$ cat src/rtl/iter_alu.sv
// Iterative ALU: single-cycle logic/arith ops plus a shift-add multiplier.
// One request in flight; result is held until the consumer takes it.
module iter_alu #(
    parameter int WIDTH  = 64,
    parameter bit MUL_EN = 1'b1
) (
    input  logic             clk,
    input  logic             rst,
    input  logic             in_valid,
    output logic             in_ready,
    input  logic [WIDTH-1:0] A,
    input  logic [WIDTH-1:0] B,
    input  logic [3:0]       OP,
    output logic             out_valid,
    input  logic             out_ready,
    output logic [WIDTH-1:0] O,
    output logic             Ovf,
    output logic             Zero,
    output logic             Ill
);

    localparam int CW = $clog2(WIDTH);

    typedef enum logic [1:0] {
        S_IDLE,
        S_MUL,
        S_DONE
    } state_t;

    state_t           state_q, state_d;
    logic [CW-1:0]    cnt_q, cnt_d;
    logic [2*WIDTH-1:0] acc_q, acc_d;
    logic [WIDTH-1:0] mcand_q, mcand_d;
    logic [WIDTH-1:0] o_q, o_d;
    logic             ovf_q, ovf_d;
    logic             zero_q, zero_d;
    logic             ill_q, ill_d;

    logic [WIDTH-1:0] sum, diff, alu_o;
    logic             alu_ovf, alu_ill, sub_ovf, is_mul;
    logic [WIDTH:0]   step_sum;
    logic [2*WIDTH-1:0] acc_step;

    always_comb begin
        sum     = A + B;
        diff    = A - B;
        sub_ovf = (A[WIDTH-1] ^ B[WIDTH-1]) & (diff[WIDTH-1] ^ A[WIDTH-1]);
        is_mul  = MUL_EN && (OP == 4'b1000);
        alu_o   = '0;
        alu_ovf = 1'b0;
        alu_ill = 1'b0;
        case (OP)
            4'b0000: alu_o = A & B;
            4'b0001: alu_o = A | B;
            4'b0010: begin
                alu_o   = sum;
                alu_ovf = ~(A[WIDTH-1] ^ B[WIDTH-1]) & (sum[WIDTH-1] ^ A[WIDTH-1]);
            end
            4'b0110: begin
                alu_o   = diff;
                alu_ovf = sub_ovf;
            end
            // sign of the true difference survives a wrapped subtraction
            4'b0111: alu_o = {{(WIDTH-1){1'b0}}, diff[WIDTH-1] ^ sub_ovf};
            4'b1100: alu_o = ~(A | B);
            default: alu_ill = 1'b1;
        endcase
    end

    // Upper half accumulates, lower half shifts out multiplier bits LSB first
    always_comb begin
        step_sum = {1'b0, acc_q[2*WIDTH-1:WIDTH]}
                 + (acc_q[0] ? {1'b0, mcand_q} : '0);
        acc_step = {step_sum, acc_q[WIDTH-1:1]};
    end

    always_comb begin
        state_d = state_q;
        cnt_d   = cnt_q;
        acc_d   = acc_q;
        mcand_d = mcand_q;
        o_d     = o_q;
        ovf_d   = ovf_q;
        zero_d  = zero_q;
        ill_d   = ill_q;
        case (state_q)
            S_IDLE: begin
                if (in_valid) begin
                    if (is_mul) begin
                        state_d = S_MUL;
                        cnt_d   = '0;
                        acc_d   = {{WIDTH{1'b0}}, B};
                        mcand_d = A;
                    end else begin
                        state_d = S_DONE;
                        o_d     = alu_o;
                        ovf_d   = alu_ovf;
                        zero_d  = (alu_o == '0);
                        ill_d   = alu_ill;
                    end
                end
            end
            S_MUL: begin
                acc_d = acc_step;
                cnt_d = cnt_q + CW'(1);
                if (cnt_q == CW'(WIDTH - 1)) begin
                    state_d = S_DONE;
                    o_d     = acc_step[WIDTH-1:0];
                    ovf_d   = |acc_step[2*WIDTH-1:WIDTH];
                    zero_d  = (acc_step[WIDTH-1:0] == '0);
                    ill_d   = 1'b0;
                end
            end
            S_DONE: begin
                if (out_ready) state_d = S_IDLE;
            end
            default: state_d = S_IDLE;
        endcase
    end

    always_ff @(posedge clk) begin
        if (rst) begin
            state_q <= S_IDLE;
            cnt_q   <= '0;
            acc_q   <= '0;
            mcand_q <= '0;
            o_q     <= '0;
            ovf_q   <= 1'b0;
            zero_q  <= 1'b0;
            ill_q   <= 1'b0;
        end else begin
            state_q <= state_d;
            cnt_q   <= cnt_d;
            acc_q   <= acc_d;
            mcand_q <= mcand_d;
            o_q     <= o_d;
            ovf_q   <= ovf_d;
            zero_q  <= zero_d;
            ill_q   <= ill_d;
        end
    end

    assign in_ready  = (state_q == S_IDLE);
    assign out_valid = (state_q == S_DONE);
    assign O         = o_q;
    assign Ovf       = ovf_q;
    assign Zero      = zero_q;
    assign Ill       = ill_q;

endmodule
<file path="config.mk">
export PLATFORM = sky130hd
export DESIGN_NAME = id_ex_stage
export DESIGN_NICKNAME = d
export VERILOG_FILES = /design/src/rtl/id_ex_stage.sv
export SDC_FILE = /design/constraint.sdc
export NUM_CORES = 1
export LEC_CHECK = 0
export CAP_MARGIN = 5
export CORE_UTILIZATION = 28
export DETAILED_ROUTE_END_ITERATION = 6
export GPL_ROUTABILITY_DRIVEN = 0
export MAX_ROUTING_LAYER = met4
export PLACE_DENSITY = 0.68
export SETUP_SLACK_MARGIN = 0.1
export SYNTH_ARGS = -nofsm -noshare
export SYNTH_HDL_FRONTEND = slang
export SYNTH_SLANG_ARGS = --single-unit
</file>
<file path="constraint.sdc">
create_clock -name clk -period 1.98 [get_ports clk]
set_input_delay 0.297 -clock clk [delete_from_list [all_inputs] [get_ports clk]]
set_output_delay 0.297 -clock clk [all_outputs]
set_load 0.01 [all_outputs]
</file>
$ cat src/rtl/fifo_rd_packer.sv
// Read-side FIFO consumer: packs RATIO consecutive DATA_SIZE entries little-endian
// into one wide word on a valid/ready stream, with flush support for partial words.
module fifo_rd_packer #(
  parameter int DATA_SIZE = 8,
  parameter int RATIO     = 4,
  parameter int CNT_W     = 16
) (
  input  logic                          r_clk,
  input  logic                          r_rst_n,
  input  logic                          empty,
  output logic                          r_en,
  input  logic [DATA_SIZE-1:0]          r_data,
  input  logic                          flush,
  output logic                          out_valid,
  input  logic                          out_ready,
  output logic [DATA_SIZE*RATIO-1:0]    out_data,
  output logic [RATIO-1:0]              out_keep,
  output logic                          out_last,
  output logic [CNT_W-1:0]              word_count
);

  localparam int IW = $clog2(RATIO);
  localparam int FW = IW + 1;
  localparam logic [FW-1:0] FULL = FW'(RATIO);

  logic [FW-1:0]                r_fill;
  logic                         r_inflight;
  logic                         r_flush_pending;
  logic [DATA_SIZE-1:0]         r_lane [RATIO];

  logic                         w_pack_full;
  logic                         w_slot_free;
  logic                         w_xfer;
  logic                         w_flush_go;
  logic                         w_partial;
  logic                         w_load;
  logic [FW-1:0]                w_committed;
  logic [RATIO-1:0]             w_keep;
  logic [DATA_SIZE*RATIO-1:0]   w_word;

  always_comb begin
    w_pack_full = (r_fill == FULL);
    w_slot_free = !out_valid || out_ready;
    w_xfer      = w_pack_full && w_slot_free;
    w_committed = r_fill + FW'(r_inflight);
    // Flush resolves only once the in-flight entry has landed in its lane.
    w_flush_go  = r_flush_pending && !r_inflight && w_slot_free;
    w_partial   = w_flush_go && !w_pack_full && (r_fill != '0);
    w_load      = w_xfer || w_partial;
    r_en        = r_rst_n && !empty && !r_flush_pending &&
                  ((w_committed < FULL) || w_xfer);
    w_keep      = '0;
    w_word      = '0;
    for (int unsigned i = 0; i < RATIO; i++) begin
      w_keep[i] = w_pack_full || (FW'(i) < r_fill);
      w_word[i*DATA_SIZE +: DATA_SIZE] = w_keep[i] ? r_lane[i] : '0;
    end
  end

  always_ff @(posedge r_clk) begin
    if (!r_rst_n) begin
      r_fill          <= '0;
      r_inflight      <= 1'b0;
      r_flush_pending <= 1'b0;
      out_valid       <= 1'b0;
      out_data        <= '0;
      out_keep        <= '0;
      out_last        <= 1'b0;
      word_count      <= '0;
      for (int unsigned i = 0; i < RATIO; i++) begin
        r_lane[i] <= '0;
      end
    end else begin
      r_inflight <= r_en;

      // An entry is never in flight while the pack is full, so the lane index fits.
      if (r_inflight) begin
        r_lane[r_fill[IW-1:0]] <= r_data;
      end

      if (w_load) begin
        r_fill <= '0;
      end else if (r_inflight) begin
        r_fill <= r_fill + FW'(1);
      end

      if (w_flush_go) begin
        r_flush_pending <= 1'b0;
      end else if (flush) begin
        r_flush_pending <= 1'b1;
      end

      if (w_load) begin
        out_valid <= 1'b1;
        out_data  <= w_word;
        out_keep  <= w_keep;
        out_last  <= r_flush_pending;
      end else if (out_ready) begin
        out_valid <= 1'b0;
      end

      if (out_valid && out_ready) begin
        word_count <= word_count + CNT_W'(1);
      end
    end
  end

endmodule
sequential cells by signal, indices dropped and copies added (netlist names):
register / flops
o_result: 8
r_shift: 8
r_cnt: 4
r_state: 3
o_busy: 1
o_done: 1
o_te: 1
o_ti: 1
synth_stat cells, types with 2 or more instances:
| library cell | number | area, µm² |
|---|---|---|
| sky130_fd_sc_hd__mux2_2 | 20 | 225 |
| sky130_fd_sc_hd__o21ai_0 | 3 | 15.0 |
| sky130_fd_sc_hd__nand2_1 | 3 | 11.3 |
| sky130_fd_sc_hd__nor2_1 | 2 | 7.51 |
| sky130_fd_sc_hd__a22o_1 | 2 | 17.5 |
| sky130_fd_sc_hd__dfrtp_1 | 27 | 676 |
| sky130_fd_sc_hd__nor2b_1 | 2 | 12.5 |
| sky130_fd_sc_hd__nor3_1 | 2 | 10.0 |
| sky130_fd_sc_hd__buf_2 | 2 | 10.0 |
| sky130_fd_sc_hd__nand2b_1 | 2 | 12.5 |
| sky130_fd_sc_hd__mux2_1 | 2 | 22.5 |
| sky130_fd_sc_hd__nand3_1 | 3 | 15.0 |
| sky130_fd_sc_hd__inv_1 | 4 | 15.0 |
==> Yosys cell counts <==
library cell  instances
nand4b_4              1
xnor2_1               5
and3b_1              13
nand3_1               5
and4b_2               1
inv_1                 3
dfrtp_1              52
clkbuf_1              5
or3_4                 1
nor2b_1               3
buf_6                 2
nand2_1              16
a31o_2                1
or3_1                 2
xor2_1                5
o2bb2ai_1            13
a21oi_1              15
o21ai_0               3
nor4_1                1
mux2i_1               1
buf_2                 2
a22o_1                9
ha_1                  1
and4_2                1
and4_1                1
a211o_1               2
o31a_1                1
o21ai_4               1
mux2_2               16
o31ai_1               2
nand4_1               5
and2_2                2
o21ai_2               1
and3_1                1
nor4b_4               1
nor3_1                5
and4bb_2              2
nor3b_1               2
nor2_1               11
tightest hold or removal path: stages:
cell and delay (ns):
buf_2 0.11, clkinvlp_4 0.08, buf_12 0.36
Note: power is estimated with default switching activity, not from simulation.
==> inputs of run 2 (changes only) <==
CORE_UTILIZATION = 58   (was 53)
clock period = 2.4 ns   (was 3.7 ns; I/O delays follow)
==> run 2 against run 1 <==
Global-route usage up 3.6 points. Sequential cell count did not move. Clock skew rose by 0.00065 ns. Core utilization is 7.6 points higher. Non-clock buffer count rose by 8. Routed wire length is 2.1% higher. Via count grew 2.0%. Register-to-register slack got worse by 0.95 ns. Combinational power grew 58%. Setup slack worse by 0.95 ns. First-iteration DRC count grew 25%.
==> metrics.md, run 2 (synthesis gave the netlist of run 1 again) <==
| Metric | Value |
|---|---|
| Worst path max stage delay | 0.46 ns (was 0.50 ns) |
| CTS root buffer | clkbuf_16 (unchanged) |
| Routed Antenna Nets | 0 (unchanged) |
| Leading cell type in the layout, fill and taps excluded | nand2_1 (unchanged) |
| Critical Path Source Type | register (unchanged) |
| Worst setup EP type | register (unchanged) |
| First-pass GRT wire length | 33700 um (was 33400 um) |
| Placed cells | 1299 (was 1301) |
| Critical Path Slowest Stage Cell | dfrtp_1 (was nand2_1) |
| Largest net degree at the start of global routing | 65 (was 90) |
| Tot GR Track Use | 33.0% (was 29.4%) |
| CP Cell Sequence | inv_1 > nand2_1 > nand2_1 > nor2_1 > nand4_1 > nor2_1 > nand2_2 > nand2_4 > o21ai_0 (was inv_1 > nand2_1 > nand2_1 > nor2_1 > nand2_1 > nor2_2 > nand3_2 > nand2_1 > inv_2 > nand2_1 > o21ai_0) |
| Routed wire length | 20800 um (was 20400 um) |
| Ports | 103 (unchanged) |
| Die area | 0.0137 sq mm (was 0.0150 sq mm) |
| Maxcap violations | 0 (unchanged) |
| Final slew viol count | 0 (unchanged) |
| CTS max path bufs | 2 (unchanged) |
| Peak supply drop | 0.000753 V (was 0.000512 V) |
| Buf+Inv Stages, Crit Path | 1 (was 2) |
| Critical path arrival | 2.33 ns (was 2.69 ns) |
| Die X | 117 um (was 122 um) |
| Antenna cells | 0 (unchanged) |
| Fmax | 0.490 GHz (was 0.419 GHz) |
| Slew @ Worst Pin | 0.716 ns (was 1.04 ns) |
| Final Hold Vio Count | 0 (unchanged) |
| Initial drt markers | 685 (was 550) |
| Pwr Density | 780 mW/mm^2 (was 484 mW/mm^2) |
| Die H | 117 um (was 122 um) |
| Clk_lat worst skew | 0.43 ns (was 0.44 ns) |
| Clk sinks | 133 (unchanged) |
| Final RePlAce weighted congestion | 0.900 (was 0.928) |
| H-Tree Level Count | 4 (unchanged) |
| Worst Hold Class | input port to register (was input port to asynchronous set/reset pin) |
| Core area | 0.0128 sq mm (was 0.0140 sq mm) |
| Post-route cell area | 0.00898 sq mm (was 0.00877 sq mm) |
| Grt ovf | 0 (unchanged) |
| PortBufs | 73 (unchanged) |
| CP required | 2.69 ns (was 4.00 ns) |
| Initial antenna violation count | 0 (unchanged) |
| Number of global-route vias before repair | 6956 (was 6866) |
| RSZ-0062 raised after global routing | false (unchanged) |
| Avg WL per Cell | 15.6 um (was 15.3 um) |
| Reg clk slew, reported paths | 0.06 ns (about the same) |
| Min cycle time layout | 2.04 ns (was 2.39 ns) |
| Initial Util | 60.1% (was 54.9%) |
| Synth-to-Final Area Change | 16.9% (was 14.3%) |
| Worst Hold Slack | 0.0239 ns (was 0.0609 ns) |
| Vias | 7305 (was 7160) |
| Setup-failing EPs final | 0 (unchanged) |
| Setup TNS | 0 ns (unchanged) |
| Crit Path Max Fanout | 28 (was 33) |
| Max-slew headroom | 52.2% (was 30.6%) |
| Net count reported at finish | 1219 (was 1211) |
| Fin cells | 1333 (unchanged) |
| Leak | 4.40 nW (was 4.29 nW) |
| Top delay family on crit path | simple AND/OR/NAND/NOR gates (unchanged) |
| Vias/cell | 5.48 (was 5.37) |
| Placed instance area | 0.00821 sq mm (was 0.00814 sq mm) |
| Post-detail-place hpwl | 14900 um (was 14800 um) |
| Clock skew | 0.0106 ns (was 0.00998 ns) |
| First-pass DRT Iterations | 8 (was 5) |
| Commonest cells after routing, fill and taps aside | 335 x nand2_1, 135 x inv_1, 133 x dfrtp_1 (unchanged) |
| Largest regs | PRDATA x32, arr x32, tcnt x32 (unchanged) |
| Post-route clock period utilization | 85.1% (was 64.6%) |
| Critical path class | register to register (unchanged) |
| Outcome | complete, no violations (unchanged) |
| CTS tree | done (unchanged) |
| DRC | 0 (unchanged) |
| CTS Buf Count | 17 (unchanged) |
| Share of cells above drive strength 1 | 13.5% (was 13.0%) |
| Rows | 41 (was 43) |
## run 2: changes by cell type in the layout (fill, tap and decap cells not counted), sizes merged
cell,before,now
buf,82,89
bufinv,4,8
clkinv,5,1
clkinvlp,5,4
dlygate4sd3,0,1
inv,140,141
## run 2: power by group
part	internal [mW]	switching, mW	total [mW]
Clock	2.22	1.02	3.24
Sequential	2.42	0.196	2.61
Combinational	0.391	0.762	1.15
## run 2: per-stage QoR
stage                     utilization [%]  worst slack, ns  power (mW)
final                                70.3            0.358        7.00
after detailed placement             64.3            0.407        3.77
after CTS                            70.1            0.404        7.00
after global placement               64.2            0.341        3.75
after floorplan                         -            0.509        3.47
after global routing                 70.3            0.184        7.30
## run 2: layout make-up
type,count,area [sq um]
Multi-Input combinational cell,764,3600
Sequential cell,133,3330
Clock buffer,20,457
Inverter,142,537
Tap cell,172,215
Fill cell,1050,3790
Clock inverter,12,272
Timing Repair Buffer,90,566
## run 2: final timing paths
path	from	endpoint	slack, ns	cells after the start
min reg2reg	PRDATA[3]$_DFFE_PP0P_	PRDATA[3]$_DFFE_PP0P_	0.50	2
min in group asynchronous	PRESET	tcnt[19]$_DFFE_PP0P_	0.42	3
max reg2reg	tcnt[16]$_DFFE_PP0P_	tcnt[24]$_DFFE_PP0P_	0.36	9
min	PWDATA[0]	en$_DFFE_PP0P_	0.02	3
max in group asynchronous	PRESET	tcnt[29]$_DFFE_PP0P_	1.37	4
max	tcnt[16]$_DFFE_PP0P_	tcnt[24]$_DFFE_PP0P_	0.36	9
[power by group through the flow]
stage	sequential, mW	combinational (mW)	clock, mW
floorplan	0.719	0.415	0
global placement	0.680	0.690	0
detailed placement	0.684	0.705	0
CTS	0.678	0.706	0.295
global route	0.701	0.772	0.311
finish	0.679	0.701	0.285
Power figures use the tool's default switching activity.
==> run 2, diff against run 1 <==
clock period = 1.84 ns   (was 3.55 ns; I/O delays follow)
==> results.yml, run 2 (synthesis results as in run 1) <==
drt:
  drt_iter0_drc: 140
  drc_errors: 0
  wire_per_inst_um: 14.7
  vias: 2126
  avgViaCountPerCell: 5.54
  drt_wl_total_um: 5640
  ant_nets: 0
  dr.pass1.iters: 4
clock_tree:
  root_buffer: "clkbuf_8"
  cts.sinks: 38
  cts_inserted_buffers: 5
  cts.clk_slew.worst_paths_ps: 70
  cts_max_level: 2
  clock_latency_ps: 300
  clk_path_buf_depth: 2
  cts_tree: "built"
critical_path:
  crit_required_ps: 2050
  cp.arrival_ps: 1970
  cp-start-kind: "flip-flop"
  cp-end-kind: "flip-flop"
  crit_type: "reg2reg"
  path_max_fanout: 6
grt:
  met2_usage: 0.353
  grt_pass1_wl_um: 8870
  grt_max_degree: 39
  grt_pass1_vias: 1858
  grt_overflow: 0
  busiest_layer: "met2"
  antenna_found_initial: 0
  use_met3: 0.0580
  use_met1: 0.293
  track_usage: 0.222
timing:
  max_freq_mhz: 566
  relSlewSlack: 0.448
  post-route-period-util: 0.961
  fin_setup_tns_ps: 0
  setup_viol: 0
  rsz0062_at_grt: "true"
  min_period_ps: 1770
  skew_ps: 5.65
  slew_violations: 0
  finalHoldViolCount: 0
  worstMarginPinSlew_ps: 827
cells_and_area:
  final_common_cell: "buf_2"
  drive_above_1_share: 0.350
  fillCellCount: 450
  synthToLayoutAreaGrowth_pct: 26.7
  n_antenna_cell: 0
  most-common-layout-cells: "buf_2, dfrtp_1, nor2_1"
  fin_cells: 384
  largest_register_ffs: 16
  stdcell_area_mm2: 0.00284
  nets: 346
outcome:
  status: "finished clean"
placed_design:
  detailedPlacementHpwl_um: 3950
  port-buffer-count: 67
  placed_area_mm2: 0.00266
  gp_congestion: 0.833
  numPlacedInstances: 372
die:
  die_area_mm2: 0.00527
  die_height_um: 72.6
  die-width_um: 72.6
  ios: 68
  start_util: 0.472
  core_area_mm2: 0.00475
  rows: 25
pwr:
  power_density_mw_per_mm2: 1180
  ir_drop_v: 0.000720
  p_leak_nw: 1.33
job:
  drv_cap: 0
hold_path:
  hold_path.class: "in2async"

→ **The problem**
Once you reach the line with "0.00814 sq mm) |" in the data above, copy it and every line after it exactly, up to and including the line with "8 (was 5) |".

→ **Response for this exercise**
| Placed instance area | 0.00821 sq mm (was 0.00814 sq mm) |
| Post-detail-place hpwl | 14900 um (was 14800 um) |
| Clock skew | 0.0106 ns (was 0.00998 ns) |
| First-pass DRT Iterations | 8 (was 5) |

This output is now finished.